How a border poll can learn from the Brexit meltdown

In June 2016, the English people made two mistakes: they voted to leave the EU and they did so with no idea as to what leaving would involve.

Inside the next ten years – less if there is a hard Brexit and a hard border in Ireland – there will be a border poll. We have no excuses. Either we work out in advance what Irish unity would look like, or we doom ourselves to the hell that the Brexiteers have constructed for themselves (and, for the present at least, us).
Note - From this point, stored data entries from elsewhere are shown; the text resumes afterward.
File: config.mk
export PLATFORM = sky130hd
export DESIGN_NAME = bitstream_network
export DESIGN_NICKNAME = d
export VERILOG_FILES = /design/src/rtl/bitstream_network.sv
export SDC_FILE = /design/constraint.sdc
export NUM_CORES = 1
export LEC_CHECK = 0
export CAP_MARGIN = 20
export CORE_UTILIZATION = 40
export DETAILED_ROUTE_END_ITERATION = 6
export REMOVE_ABC_BUFFERS = 1
export SLEW_MARGIN = 20
export SYNTH_ARGS = -nofsm -noshare
export SYNTH_HDL_FRONTEND = slang
export SYNTH_SLANG_ARGS = --single-unit
File: constraint.sdc
create_clock -name clk -period 5.65 [get_ports clk]
set_input_delay 1.13 -clock clk [delete_from_list [all_inputs] [get_ports clk]]
set_output_delay 1.13 -clock clk [all_outputs]
set_load 0.02 [all_outputs]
Which is why Paul Gosling’s book A New Ireland: A Ten Year Plan  is welcome one hundred times. The book does what it says on the cover: it considers what needs to be done  in terms of planning between now and a border poll. 

There’s an early section which looks at the relative strengths and weaknesses of the southern and the northern state. The strengths of the southern state just outweigh the weaknesses. For example:  the south has EU membership/ EU funding, it has high and growing pay, it has a strong economy; on the weakness side, it has a high cost of living, economic inequality, a poor/expensive health service.  The strengths of the northern state are dwarfed by its weaknesses. The strengths include the NHS and a low cost of living; its weaknesses include low productivity, poor infrastructure, low wages and service duplication/sectarianisation.
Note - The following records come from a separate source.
`config.mk`:
```
export PLATFORM = sky130hd
export DESIGN_NAME = mem_port_arbiter
export DESIGN_NICKNAME = d
export VERILOG_FILES = /design/src/rtl/mem_arb_pkg.sv /design/src/rtl/mem_arb_watchdog.sv /design/src/rtl/mem_port_arbiter.sv
export SDC_FILE = /design/constraint.sdc
export NUM_CORES = 1
export LEC_CHECK = 0
export BUFFER_PORTS_ARGS = -buffer_cell sky130_fd_sc_hd__buf_2
export CAP_MARGIN = 20
export CORE_MARGIN = 2
export CORE_UTILIZATION = 43
export DETAILED_ROUTE_END_ITERATION = 8
export PLACE_DENSITY = 0.79
export SLEW_MARGIN = 5
export SYNTH_ARGS = -nofsm -noshare
export SYNTH_HDL_FRONTEND = slang
export SYNTH_HIERARCHICAL = 1
export SYNTH_SLANG_ARGS = --single-unit
export TNS_END_PERCENT = 1
```
`constraint.sdc`:
```
create_clock -name clk_i -period 3.96 [get_ports clk_i]
set_input_delay 0.198 -clock clk_i [delete_from_list [all_inputs] [get_ports clk_i]]
set_output_delay 0.198 -clock clk_i [all_outputs]
set_load 0.05 [all_outputs]
```
`src/rtl/mem_arb_pkg.sv`:
```
// Shared types and constants for the memory port arbiter.
package mem_arb_pkg;

    typedef enum logic [1:0] {
        ARB_IDLE = 2'd0,
        ARB_IMEM = 2'd1,
        ARB_DMEM = 2'd2,
        ARB_RESP = 2'd3
    } arb_state_e;

    typedef enum logic {
        OWN_IMEM = 1'b0,
        OWN_DMEM = 1'b1
    } arb_owner_e;

    // Word returned to a reader whose bus transfer was aborted by the watchdog
    localparam logic [31:0] ARB_ABORT_DATA = 32'hDEAD_BEEF;

    // Watchdog counter width, wide enough for TIMEOUT_CYCLES up to 65535
    localparam int unsigned ARB_CNT_W = 16;

endpackage

```
`src/rtl/mem_arb_watchdog.sv`:
```
// Bus transfer watchdog: counts busy cycles and flags the last allowed cycle.
module mem_arb_watchdog
    import mem_arb_pkg::*;
#(
    parameter int unsigned TIMEOUT_CYCLES = 255
) (
    input  logic clk_i,
    input  logic reset_i,
    input  logic clear_i,
    input  logic enable_i,
    output logic expired_c_o
);

    logic [ARB_CNT_W-1:0] cnt_q;

    // Counter restarts on grant and advances once per busy cycle
    always_ff @(posedge clk_i or posedge reset_i) begin
        if (reset_i) begin
            cnt_q <= '0;
        end else if (clear_i) begin
            cnt_q <= '0;
        end else if (enable_i && !expired_c_o) begin
            cnt_q <= cnt_q + ARB_CNT_W'(1);
        end
    end

    // Counter reaches TIMEOUT_CYCLES on the coming edge
    assign expired_c_o = enable_i && (cnt_q == ARB_CNT_W'(TIMEOUT_CYCLES - 1));

endmodule

```
`src/rtl/mem_port_arbiter.sv`:
```
// Arbitrates the instruction-fetch and load/store requesters onto one memory bus.
// Optional round-robin grant is enabled by defining MEM_ARB_RR_EN.
module mem_port_arbiter
    import mem_arb_pkg::*;
#(
    parameter int unsigned DATA_WIDTH     = 32,
    parameter int unsigned ADDR_WIDTH     = 32,
    parameter int unsigned TIMEOUT_CYCLES = 255
) (
    input  logic                    clk_i,
    input  logic                    reset_i,
    input  logic                    imem_req_i,
    input  logic [ADDR_WIDTH-1:0]   imem_addr_i,
    output logic [DATA_WIDTH-1:0]   imem_data_o,
    output logic                    imem_ready_o,
    input  logic                    dmem_rd_en_i,
    input  logic                    dmem_wr_en_i,
    input  logic [ADDR_WIDTH-1:0]   dmem_addr_i,
    input  logic [DATA_WIDTH-1:0]   dmem_wdata_i,
    input  logic [DATA_WIDTH/8-1:0] dmem_be_i,
    output logic [DATA_WIDTH-1:0]   dmem_rdata_o,
    output logic                    dmem_ready_o,
    output logic                    bus_req_o,
    output logic                    bus_we_o,
    output logic [ADDR_WIDTH-1:0]   bus_addr_o,
    output logic [DATA_WIDTH-1:0]   bus_wdata_o,
    output logic [DATA_WIDTH/8-1:0] bus_be_o,
    input  logic [DATA_WIDTH-1:0]   bus_rdata_i,
    input  logic                    bus_ready_i,
    output logic                    arb_err_o
);

    localparam int unsigned BE_W = DATA_WIDTH / 8;

    arb_state_e            state_q;
    logic                  bus_req_q;
    logic                  bus_we_q;
    logic [ADDR_WIDTH-1:0] bus_addr_q;
    logic [DATA_WIDTH-1:0] bus_wdata_q;
    logic [BE_W-1:0]       bus_be_q;
    logic [DATA_WIDTH-1:0] imem_data_q;
    logic [DATA_WIDTH-1:0] dmem_rdata_q;
    logic                  imem_ready_q;
    logic                  dmem_ready_q;
    logic                  err_q;

    logic                  imem_pend;
    logic                  dmem_pend;
    logic                  grant_dmem;
    logic                  wd_clear;
    logic                  wd_enable;
    logic                  wd_expired;
    logic                  xfer_done;
    logic [DATA_WIDTH-1:0] done_data;

`ifdef MEM_ARB_RR_EN
    arb_owner_e last_owner_q;

    // Remember the most recent grant winner for round-robin tie-breaks
    always_ff @(posedge clk_i or posedge reset_i) begin
        if (reset_i) begin
            last_owner_q <= OWN_IMEM;
        end else if (state_q == ARB_IDLE && (imem_pend || dmem_pend)) begin
            last_owner_q <= grant_dmem ? OWN_DMEM : OWN_IMEM;
        end
    end
`endif

    // Grant decision and transfer-completion terms
    always_comb begin
        imem_pend  = imem_req_i;
        dmem_pend  = dmem_rd_en_i || dmem_wr_en_i;
`ifdef MEM_ARB_RR_EN
        grant_dmem = dmem_pend && (!imem_pend || last_owner_q == OWN_IMEM);
`else
        grant_dmem = dmem_pend;
`endif
        wd_clear   = (state_q == ARB_IDLE) && (imem_pend || dmem_pend);
        wd_enable  = (state_q == ARB_IMEM) || (state_q == ARB_DMEM);
        xfer_done  = bus_ready_i || wd_expired;
        done_data  = bus_ready_i ? bus_rdata_i : DATA_WIDTH'(ARB_ABORT_DATA);
    end

    mem_arb_watchdog #(
        .TIMEOUT_CYCLES(TIMEOUT_CYCLES)
    ) u_watchdog (
        .clk_i      (clk_i),
        .reset_i    (reset_i),
        .clear_i    (wd_clear),
        .enable_i   (wd_enable),
        .expired_c_o(wd_expired)
    );

    // Arbiter FSM with registered bus and requester outputs
    always_ff @(posedge clk_i or posedge reset_i) begin
        if (reset_i) begin
            state_q      <= ARB_IDLE;
            bus_req_q    <= 1'b0;
            bus_we_q     <= 1'b0;
            bus_addr_q   <= '0;
            bus_wdata_q  <= '0;
            bus_be_q     <= '0;
            imem_data_q  <= '0;
            dmem_rdata_q <= '0;
            imem_ready_q <= 1'b0;
            dmem_ready_q <= 1'b0;
            err_q        <= 1'b0;
        end else begin
            imem_ready_q <= 1'b0;
            dmem_ready_q <= 1'b0;
            err_q        <= 1'b0;
            case (state_q)
                ARB_IDLE: begin
                    if (grant_dmem) begin
                        state_q     <= ARB_DMEM;
                        bus_req_q   <= 1'b1;
                        bus_we_q    <= dmem_wr_en_i;
                        bus_addr_q  <= dmem_addr_i;
                        bus_wdata_q <= dmem_wdata_i;
                        bus_be_q    <= dmem_wr_en_i ? dmem_be_i : '1;
                    end else if (imem_pend) begin
                        state_q     <= ARB_IMEM;
                        bus_req_q   <= 1'b1;
                        bus_we_q    <= 1'b0;
                        bus_addr_q  <= imem_addr_i;
                        bus_wdata_q <= '0;
                        bus_be_q    <= '1;
                    end
                end
                ARB_IMEM: begin
                    if (xfer_done) begin
                        state_q      <= ARB_RESP;
                        bus_req_q    <= 1'b0;
                        imem_data_q  <= done_data;
                        imem_ready_q <= 1'b1;
                        err_q        <= !bus_ready_i;
                    end
                end
                ARB_DMEM: begin
                    if (xfer_done) begin
                        state_q      <= ARB_RESP;
                        bus_req_q    <= 1'b0;
                        dmem_ready_q <= 1'b1;
                        err_q        <= !bus_ready_i;
                        if (!bus_we_q) begin
                            dmem_rdata_q <= done_data;
                        end
                    end
                end
                ARB_RESP: begin
                    state_q <= ARB_IDLE;
                end
                default: begin
                    state_q <= ARB_IDLE;
                end
            endcase
        end
    end

    assign imem_data_o  = imem_data_q;
    assign imem_ready_o = imem_ready_q;
    assign dmem_rdata_o = dmem_rdata_q;
    assign dmem_ready_o = dmem_ready_q;
    assign bus_req_o    = bus_req_q;
    assign bus_we_o     = bus_we_q;
    assign bus_addr_o   = bus_addr_q;
    assign bus_wdata_o  = bus_wdata_q;
    assign bus_be_o     = bus_be_q;
    assign arb_err_o    = err_q;

endmodule
```
==> flow_summary.toml <==
[run]
max_cap_violations = 0

[setup_path]
crit_arrival_ns = 3.14
cp.required_ns = 4.28
setup.worst_path.end_class = "flop"
path_max_fanout = 34
criticalPathCategory = "reg2reg"
rr_worst_depth = 9
crit_path_start_kind = "flop"

[power_and_ir_drop]
p_seq_share_pct = 30.2
p_sw_share_pct = 50.79
power.density_mw_per_mm2 = 987.1
p_int_mw = 4.385
p_switching_mw = 4.526
p_comb_share_pct = 52.0
leakagePower_nw = 4.448
p_clk_share_pct = 17.8
peakVddDrop_mv = 0.5819

[yosys]
ys_top_cells_by_area = "dfrtp_1 59%, o21ai_0 6.8%, a22o_1 5.3%"
synth.avg_cell_area_um2 = 11.34
synth_seq_area_share_pct = 58.87
synthCells = 581
yosys_warnings = 6
syn_area_mm2 = 0.006589
synth_top_cell_by_area = "dfrtp_1"
ys_seq_elements = 155
synth_nets = 725
synthDominantCellAreaShare_pct = 58.87
synth_cell_type_count = 49

[clock_network]
cts_tree = "built"
cts-root-buf = "clkbuf_16"
cts-buffers-inserted = 17
clkLatencyLatePin_ns = 0.42
cts_num_sinks = 155
ctsHoldBuffers = 36
cts_max_level = 4
post_cts_resize_count = 0
cts_setup_buffers = 0
cts.path.max_buffers = 2
clkTransAtPathRegs_ns = 0.06

[finish]
diodes = 0
drive_above_1_share_pct = 36.78
final_cell_mix = "274 x buf_2, 155 x dfrtp_1, 90 x o21ai_0"
finish.utilization_pct = 59.83
area_growth_syn_to_layout_pct = 37.01
final_common_cell = "buf_2"
nets = 1020
n_fill_cell = 1230

[min_path]
hp-class = "in2reg"
holdPathStages = 2

[route]
drc_errors = 0
ant_nets = 0
wl_met2_um = 9235
drt_pass1_iterations = 4
vias = 5700
drt-wirelength-per-cell_um = 16.43
wirelength_um = 17700
vias_per_cell = 5.292
met1Wirelength_um = 7116
drt_iter0_markers = 358
met3_length_um = 952
highest_layer = "met4"

[sta]
fmax_mhz = 355.1
hold_violations = 0
rsz0062_at_grt = "false"
setup_tns_ns = 0
setup_ws_ns = 1.144
max_slew_margin_pct = 37.03
drv_slew = 0
worst_pin_slew_ns = 0.9446
min_period_ns = 2.816
clock_skew_ns = 0.009225
setup_viol = 0
finalCritPeriodShare_pct = 71.11
holdWs_ns = 0.01030

[die]
die_h_um = 127.8
die_x_um = 127.8
die_area_mm2 = 0.01633
ios = 275
rows = 45
start_util_pct = 43.67
placeableCoreArea_mm2 = 0.01509

[global_route]
grt_pass1_vias = 5548
grt_pass1_wl_um = 27860
grt_overflow = 0
grt_max_degree = 115
grt.total_usage_pct = 21.72
antenna_found_initial = 0

[place]
hpwlAfterDp_um = 12030
dp_slack_ns = 1.181
place_congestion = 0.8319
port_buffers = 274

[run_status]
status = "completed"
What to do? After wide consultation with those in favour of and those opposed to a reunited Ireland,  Gosling offers a 10-year plan.

Step 1 : A forum or forums North and South to consider an all-island Bill of Rights.

Step 2: An Economic Forum to bring together experts from Europe and America.

Step 3: Prioritise the creation of a free-at-point-of-need 32-county NHS.

Step 4: Review of cross-border co-operation, with annual targets set and reviewed.

Step 5: Consultative referendum questions constructed.

Step 6: Civic forums in major towns north and south to look at such matters as constitutional rights, health systems, regional infrastructure and economic development

Step 7: Exert pressure to obtain extended voting rights such as  Irish citizen in the north in presidential election, Irish citizens in the north in reformed Seanad elections and speaking rights for northern representatives in the Oireachtas.

Boring, isn’t it? And the book, while slim, contains a great deal more thought and detail than the skimpy summary I’ve offered.

You’re right, Virginia: it would be much more satisfying, not to mention easier. to yell “Irish unity now!”  and plunge towards a border poll. Gosling urges rational planning and discussion so that when a poll is called, all voters will support or oppose a reunited Ireland on the basis of what that reunited Ireland might actually look like.  Not as exciting as getting the blood up and having a poll before Christmas, but then flying across the Atlantic in an airliner is less exciting than jumping out of a trans-Atlantic airliner at 36,000 feet.

I think you can buy Gosling’s book online, but if that’s a problem let me know and I can probably source one for you. Believe me, it’s almost certainly the most thoughtful book you’ll read this year.